#### To do:
From the data below, repeat exactly the lines from the line with "output logic [2:0]" to the line with "logic [2:0] ptr_reg;", both included.

#### Input data:
:::::

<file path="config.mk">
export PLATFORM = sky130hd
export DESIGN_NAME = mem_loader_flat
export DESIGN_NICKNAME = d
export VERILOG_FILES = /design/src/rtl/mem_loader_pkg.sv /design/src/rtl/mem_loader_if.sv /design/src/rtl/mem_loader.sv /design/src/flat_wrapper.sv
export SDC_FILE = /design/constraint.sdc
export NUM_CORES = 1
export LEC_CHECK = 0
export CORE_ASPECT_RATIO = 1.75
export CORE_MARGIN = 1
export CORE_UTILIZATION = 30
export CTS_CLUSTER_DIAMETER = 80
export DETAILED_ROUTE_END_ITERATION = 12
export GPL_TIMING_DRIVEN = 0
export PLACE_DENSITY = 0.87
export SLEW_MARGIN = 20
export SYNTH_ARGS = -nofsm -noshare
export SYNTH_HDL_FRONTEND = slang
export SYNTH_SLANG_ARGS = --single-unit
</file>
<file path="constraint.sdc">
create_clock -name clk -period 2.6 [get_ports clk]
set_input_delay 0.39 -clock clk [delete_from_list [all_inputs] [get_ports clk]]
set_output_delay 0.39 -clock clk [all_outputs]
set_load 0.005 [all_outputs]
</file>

:::::

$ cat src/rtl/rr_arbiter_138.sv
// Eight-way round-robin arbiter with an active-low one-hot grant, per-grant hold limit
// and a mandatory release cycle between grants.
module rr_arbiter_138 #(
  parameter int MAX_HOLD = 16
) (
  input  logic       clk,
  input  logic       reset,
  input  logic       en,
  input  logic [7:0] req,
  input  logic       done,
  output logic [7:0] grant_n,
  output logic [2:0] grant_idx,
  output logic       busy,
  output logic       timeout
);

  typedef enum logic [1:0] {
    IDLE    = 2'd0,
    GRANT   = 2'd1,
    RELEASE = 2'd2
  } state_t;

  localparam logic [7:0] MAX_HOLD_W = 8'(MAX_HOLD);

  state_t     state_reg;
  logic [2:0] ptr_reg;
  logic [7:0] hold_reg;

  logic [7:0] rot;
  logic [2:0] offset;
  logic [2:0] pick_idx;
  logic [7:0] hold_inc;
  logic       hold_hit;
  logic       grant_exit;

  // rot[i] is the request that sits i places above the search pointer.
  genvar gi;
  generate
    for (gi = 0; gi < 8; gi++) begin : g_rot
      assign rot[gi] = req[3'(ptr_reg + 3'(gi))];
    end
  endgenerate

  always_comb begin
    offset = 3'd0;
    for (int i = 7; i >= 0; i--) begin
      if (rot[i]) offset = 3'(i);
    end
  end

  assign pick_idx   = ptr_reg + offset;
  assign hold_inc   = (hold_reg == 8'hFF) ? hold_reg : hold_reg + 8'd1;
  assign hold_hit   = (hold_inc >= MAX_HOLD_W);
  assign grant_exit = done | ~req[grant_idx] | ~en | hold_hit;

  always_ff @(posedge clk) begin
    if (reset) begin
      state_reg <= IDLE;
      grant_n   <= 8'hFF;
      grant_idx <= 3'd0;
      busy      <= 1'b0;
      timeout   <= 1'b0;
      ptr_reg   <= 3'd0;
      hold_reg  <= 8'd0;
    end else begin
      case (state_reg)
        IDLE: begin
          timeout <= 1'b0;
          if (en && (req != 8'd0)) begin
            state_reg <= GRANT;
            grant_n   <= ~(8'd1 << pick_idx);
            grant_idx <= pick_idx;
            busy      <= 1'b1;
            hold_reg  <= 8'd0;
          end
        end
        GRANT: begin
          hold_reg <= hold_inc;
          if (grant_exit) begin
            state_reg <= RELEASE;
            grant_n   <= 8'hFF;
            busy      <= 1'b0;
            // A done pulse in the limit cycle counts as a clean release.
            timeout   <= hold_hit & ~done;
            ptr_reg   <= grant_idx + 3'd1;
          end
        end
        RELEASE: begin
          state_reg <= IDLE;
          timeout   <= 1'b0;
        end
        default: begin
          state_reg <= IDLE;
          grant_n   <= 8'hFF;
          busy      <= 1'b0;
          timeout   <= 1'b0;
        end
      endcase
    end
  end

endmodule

:::::

#### Solved exercise:
  output logic [2:0] grant_idx,
  output logic       busy,
  output logic       timeout
);

  typedef enum logic [1:0] {
    IDLE    = 2'd0,
    GRANT   = 2'd1,
    RELEASE = 2'd2
  } state_t;

  localparam logic [7:0] MAX_HOLD_W = 8'(MAX_HOLD);

  state_t     state_reg;
  logic [2:0] ptr_reg;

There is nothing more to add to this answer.